** MATERIAL PROVIDED follows **

<file path="src/rtl/cal_trig_pkg.sv">
package cal_trig_pkg;

  typedef enum logic [1:0] {
    ST_IDLE = 2'd0,
    ST_WAIT = 2'd1,
    ST_FIRE = 2'd2
  } fire_state_e;

  localparam int unsigned SYNC_STAGES = 2;

endpackage

</file>
<file path="src/rtl/cal_sync.sv">
module cal_sync #(
  parameter int unsigned W = 1
) (
  input  logic         clk,
  input  logic         rst_n,
  input  logic [W-1:0] d_i,
  output logic [W-1:0] q_o
);

  genvar b;
  generate
    for (b = 0; b < W; b++) begin : g_bit
      logic meta_q, stab_q;
      always_ff @(posedge clk or negedge rst_n) begin
        if (!rst_n) begin
          meta_q <= 1'b0;
          stab_q <= 1'b0;
        end else begin
          meta_q <= d_i[b];
          stab_q <= meta_q;
        end
      end
      assign q_o[b] = stab_q;
    end
  endgenerate

endmodule

</file>
<file path="src/rtl/cal_event_detect.sv">
module cal_event_detect (
  input  logic       clk,
  input  logic       rst_n,
  input  logic [1:0] mb_s,
  input  logic       gate_s,
  input  logic       en_s,
  output logic       evt_o
);

  logic cal_ok;
  logic cal_q;

  assign cal_ok = mb_s[0] & ~mb_s[1] & gate_s & en_s;

  always_ff @(posedge clk or negedge rst_n) begin
    if (!rst_n) cal_q <= 1'b0;
    else        cal_q <= cal_ok;
  end

  assign evt_o = cal_ok & ~cal_q;


  onset_single_chk: assert property (@(posedge clk) disable iff (!rst_n)
    evt_o |=> !evt_o);

endmodule

</file>
<file path="src/rtl/cal_fire_seq.sv">
module cal_fire_seq
  import cal_trig_pkg::*;
#(
  parameter int unsigned DLY_W   = 12,
  parameter int unsigned PULSE_W = 200,
  parameter int unsigned HOLDOFF = 10000
) (
  input  logic             clk,
  input  logic             rst_n,
  input  logic             evt_i,
  input  logic             veto_i,
  input  logic [DLY_W-1:0] delay_i,
  output logic             trig_n_o,
  output logic             drop_o
);

  localparam int unsigned PW_W = $clog2(PULSE_W + 1);
  localparam int unsigned HO_W = $clog2(HOLDOFF + 1);

  fire_state_e      st_q, st_n;
  logic [DLY_W-1:0] dly_q, dly_n;
  logic [PW_W-1:0]  pw_q, pw_n;
  logic [HO_W-1:0]  ho_q, ho_n;
  logic             drop_q, drop_n;

  always_comb begin
    st_n   = st_q;
    dly_n  = dly_q;
    pw_n   = pw_q;
    ho_n   = (ho_q != '0) ? ho_q - 1'b1 : '0;
    drop_n = 1'b0;
    unique case (st_q)
      ST_IDLE: begin
        if (evt_i) begin
          if (!veto_i && ho_q == '0) begin
            st_n  = ST_WAIT;
            dly_n = delay_i;
          end else begin
            drop_n = 1'b1;
          end
        end
      end
      ST_WAIT: begin
        if (evt_i) drop_n = 1'b1;
        if (veto_i) begin
          st_n   = ST_IDLE;
          drop_n = 1'b1;
        end else if (dly_q == '0) begin
          st_n = ST_FIRE;
          pw_n = PW_W'(PULSE_W - 1);
          ho_n = HO_W'(HOLDOFF - 1);
        end else begin
          dly_n = dly_q - 1'b1;
        end
      end
      ST_FIRE: begin
        if (evt_i) drop_n = 1'b1;
        if (pw_q == '0) st_n = ST_IDLE;
        else            pw_n = pw_q - 1'b1;
      end
      default: st_n = ST_IDLE;
    endcase
  end

  always_ff @(posedge clk or negedge rst_n) begin
    if (!rst_n) begin
      st_q   <= ST_IDLE;
      dly_q  <= '0;
      pw_q   <= '0;
      ho_q   <= '0;
      drop_q <= 1'b0;
    end else begin
      st_q   <= st_n;
      dly_q  <= dly_n;
      pw_q   <= pw_n;
      ho_q   <= ho_n;
      drop_q <= drop_n;
    end
  end

  assign trig_n_o = (st_q != ST_FIRE);
  assign drop_o   = drop_q;

  logic [PW_W:0] low_run_q;
  always_ff @(posedge clk or negedge rst_n) begin
    if (!rst_n)              low_run_q <= '0;
    else if (st_q == ST_FIRE) low_run_q <= low_run_q + 1'b1;
    else                     low_run_q <= '0;
  end


  fire_after_delay_chk: assert property (@(posedge clk) disable iff (!rst_n)
    (st_q == ST_FIRE && $past(st_q) != ST_FIRE) |->
      ($past(st_q) == ST_WAIT && $past(dly_q) == '0));


  pulse_width_chk: assert property (@(posedge clk) disable iff (!rst_n)
    ($past(st_q) == ST_FIRE && st_q != ST_FIRE) |->
      low_run_q == (PW_W + 1)'(PULSE_W));


  holdoff_clear_chk: assert property (@(posedge clk) disable iff (!rst_n)
    (st_q == ST_WAIT && $past(st_q) == ST_IDLE) |-> $past(ho_q) == '0);


  veto_cancel_chk: assert property (@(posedge clk) disable iff (!rst_n)
    ($past(st_q) == ST_WAIT && $past(veto_i)) |-> (st_q == ST_IDLE && drop_o));


  veto_no_cut_chk: assert property (@(posedge clk) disable iff (!rst_n)
    ($past(st_q) == ST_FIRE && $past(pw_q) != '0) |-> st_q == ST_FIRE);

endmodule

</file>
<file path="src/rtl/cal_trig_gate.sv">
module cal_trig_gate #(
  parameter int unsigned DLY_W   = 12,
  parameter int unsigned PULSE_W = 200,
  parameter int unsigned HOLDOFF = 10000
) (
  input  logic             clk,
  input  logic             rst_n,
  input  logic [1:0]       mb_i,
  input  logic             gate_i,
  input  logic             ext_en_i,
  input  logic             veto_i,
  input  logic [DLY_W-1:0] delay_i,
  output logic             trig_n_o,
  output logic             drop_o
);

  localparam int unsigned NSYNC = 5;

  logic [NSYNC-1:0] raw, synced;
  logic             evt;

  assign raw = {veto_i, ext_en_i, gate_i, mb_i};

  cal_sync #(.W(NSYNC)) u_sync (
    .clk   (clk),
    .rst_n (rst_n),
    .d_i   (raw),
    .q_o   (synced)
  );

  cal_event_detect u_detect (
    .clk    (clk),
    .rst_n  (rst_n),
    .mb_s   (synced[1:0]),
    .gate_s (synced[2]),
    .en_s   (synced[3]),
    .evt_o  (evt)
  );

  cal_fire_seq #(
    .DLY_W   (DLY_W),
    .PULSE_W (PULSE_W),
    .HOLDOFF (HOLDOFF)
  ) u_seq (
    .clk      (clk),
    .rst_n    (rst_n),
    .evt_i    (evt),
    .veto_i   (synced[4]),
    .delay_i  (delay_i),
    .trig_n_o (trig_n_o),
    .drop_o   (drop_o)
  );

endmodule

</file>
<file path="config.mk">
export PLATFORM = sky130hd
export DESIGN_NAME = cal_trig_gate
export DESIGN_NICKNAME = d
export VERILOG_FILES = /design/src/rtl/cal_trig_pkg.sv /design/src/rtl/cal_sync.sv /design/src/rtl/cal_event_detect.sv /design/src/rtl/cal_fire_seq.sv /design/src/rtl/cal_trig_gate.sv
export SDC_FILE = /design/constraint.sdc
export NUM_CORES = 1
export LEC_CHECK = 0
export BUFFER_PORTS_ARGS = -buffer_cell sky130_fd_sc_hd__buf_2
export CORE_MARGIN = 2
export CORE_UTILIZATION = 38
export CTS_BUF_LIST = sky130_fd_sc_hd__clkbuf_8
export CTS_CLUSTER_DIAMETER = 60
export DETAILED_ROUTE_END_ITERATION = 8
export MAX_ROUTING_LAYER = met4
export PLACE_DENSITY = 0.55
export SYNTH_ARGS = -nofsm -noshare
export SYNTH_HDL_FRONTEND = slang
export SYNTH_SLANG_ARGS = --single-unit
export TNS_END_PERCENT = 20
</file>
<file path="constraint.sdc">
create_clock -name clk -period 3.2 [get_ports clk]
set_input_delay 0.32 -clock clk [delete_from_list [all_inputs] [get_ports clk]]
set_output_delay 0.32 -clock clk [all_outputs]
set_load 0.05 [all_outputs]
</file>
==> impl_metrics.json <==
{
  "outcome": "finished clean",
  "place_area_sq_um": 2520,
  "synth-async-reset-ratio_pct": 100,
  "powerDensity_nw_per_um2": 650,
  "yosysWarnings": 0,
  "wl_per_cell_um": 13.0,
  "hold_violations": 0,
  "critPathMaxFanout": 17,
  "tightestPinTransition_ns": 1.06,
  "finalNetCount": 280,
  "grt_overflow": 0,
  "core_area_sq_um": 5960,
  "crit_chain": "inv_1 > ha_1 > or3b_2 > or4_4 > a22oi_4 > inv_4 > o21a_1 > o22a_1",
  "wl_um": 4330,
  "drive_above_1_share_pct": 16.0,
  "clock_sinks": 48,
  "worstHoldPathCells": 1,
  "holdPathEnd": "u_sync.g_bit[2].meta_q",
  "start_kind": "flop",
  "slew_violations": 0,
  "clk_latency_ns": 0.30,
  "slew_headroom_pct": 29.1,
  "clk_path_buf_depth": 2,
  "initial_utilization_pct": 39.5,
  "grt_pass1_vias": 1628,
  "post_cts_resized": 0,
  "floorplan.die.height_um": 82.6,
  "place_inst": 324,
  "rsz0062_at_grt": "no",
  "r2r_slack_ns": 0.63,
  "period_share_pct": 80.3,
  "viasPerCell": 5.18,
  "min_period_ns": 2.57,
  "route.detailed.drc": 0,
  "path_clk_slew_ns": 0.09,
  "dr.pass1.iters": 4,
  "worst-endpoint-arrival_ns": 2.76,
  "r2r_end": "u_seq.dly_q[11]",
  "ys.flop_type": "dfrtp_1",
  "power_leakage_uw": 0.00117,
  "grt_max_degree": 49,
  "fin_tns_setup_ns": 0,
  "min_from": "gate_i",
  "r2r_start": "u_seq.dly_q[0]",
  "slowest_stage": "a22oi_4",
  "holdBufCountCts": 0,
  "syn-num-nets": 258,
  "setup_viol": 0,
  "ys_types": 49,
  "io_buffer_count": 20,
  "cts_tree": "yes",
  "multi_input_area_sq_um": 1060,
  "die_w_um": 82.6,
  "place_congestion": 0.758,
  "drt-initial-drc-count": 58,
  "cp_slowest_stage_delay_ns": 0.48,
  "globalRouteTotalUtil_pct": 14.8,
  "postCtsSetupBuffers": 0,
  "post_layout_nonfiller_instances": 332,
  "avgSynthCellArea_sq_um": 10.0,
  "hpwl_um": 2930,
  "ios": 21,
  "clockRootBuffer": "clkbuf_8",
  "design_area_sq_um": 2640,
  "hp-class": "input pin to flop",
  "reg2reg_depth": 8,
  "endpoint_kind": "flop",
  "antenna_found_initial": 0,
  "synth_edf_count": 0,
  "diodes": 0,
  "worst-setup-path-type": "flop to flop",
  "cts-buffers-inserted": 5,
  "rows": 28,
  "nFillCells": 609,
  "grt_pass1_wl_um": 7600,
  "whs_ns": 0.122,
  "cap_violations": 0,
  "final_core_util_pct": 44.3,
  "syn_inst": 234,
  "h-tree-depth": 2,
  "ir_worst_vdd_v": 0.000250,
  "regArea_sq_um": 1200,
  "syn_to_final_growth_pct": 12.4,
  "synth_area_sq_um": 2350,
  "vias": 1719,
  "antenna_left": 0,
  "die-area_sq_um": 6830,
  "fmax_ghz": 0.389,
  "ys_ff_latch": 48,
  "synth_seq_area_share_pct": 51.1,
  "cp.required_ns": 3.39,
  "clock-skew-final_ns": 0.00374
}
-- per-stage QoR --
| step | setup WS [ns] | total power, uW |
|---|---|---|
| after floorplan | 0.929 | 1180 |
| after global placement | 0.679 | 1270 |
| after detailed placement | 0.633 | 1280 |
| after CTS | 0.618 | 1740 |
| after global routing | 0.516 | 1840 |
| final | 0.631 | 1720 |
-- Yosys cell counts (4+ instances only) --
master / number / area (sq um)
or3_1: 4 / 25.0
clkbuf_1: 6 / 22.5
nor3_1: 13 / 65.1
nand2b_1: 6 / 37.5
o22a_1: 5 / 43.8
a21oi_1: 10 / 50.1
nor2_1: 32 / 120
dfrtp_1: 48 / 1200
ha_1: 5 / 62.6
xnor2_1: 7 / 61.3
nand2_1: 9 / 33.8
o21ai_0: 23 / 115
inv_1: 12 / 45.0
-- flip-flops by register name, indices dropped and copies added, names as in the netlist --
register / count
u_detect.cal_q: 1
u_seq.pw_q: 8
u_seq.drop_o: 1
u_seq.dly_q: 12
u_sync.g_bit.meta_q: 5
u_seq.st_q: 2
u_seq.ho_q: 14
u_sync.g_bit.stab_q: 5
-- worst max-delay path: cells and delay by family (launching register included) --
kind,cells,cell delay (ns)
buf+inv,2,0.23
fa+ha+maj,1,0.15
flops,1,0.39
compound gates,3,0.78
simple gates,2,0.91
-- cells in the final DEF (no fill, tap or decap), types with 5 or more instances in the layout --
cell type  instances
xnor2_1            7
nor3_1            13
ha_1               5
nor2_1            32
a21oi_1           10
o22a_1             5
buf_2             20
dfrtp_1           48
inv_1             12
nand2_1            9
clkbuf_8           5
nand2b_1           6
o21ai_0           23
-- routing by layer --
layer  vias up  GRT usage [%]  part of all wire, %
met5         -              -                    0
met2        21           22.7                   46
met4         0           3.93                 0.49
met3         2           2.93                  3.1
li1        882              -                    -
met1       814           20.3                   51
-- how the worst max path moves through the flow --
stage | from | cells past startpoint | to | slack [ns]
after CTS | u_seq.dly_q[0] | 8 | u_seq.dly_q[11] | 0.62
final | u_seq.dly_q[0] | 8 | u_seq.dly_q[11] | 0.63
after global placement | u_seq.dly_q[0] | 8 | u_seq.dly_q[10] | 0.68
after global routing | u_seq.dly_q[1] | 8 | u_seq.dly_q[11] | 0.52
after floorplan | u_seq.dly_q[7] | 6 | u_seq.pw_q[5] | 0.93
after detailed placement | u_seq.dly_q[0] | 8 | u_seq.dly_q[11] | 0.63
-- power breakdown --
part           switching [uW]  internal [uW]
combinational             180            185
sequential                146            752
clock                     215            236
total                     542           1170
-- area by class of cell --
class / count / share of cell area [%]
multi-input combinational: 165 / 40.0
sequential: 48 / 45.5
tap: 75 / 3.55
inverter: 13 / 1.94
clock buffer: 5 / 2.61
timing repair buffer: 23 / 4.64
clock inverter: 3 / 1.75
-- kinds of logic after synthesis --
family / after synthesis / share of synthesized area, %
and+or+nand+nor: 84 / 19.4
buffers and inverters: 21 / 3.94
xor gates and xnor gates: 10 / 3.73
adders and majority gates: 5 / 2.66
AOI/OAI and AO/OA: 65 / 18.7
DFF: 48 / 51.1
muxes: 1 / 0.426
(Power assumes the default switching activity.)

** End of MATERIAL PROVIDED **

■ WHAT IS REQUIRED
Everything from the line that contains "family / after" through the end of the records must be duplicated exactly, and nothing outside that range.

■ SOLVED PROBLEM
family / after synthesis / share of synthesized area, %
and+or+nand+nor: 84 / 19.4
buffers and inverters: 21 / 3.94
xor gates and xnor gates: 10 / 3.73
adders and majority gates: 5 / 2.66
AOI/OAI and AO/OA: 65 / 18.7
DFF: 48 / 51.1
muxes: 1 / 0.426
(Power assumes the default switching activity.)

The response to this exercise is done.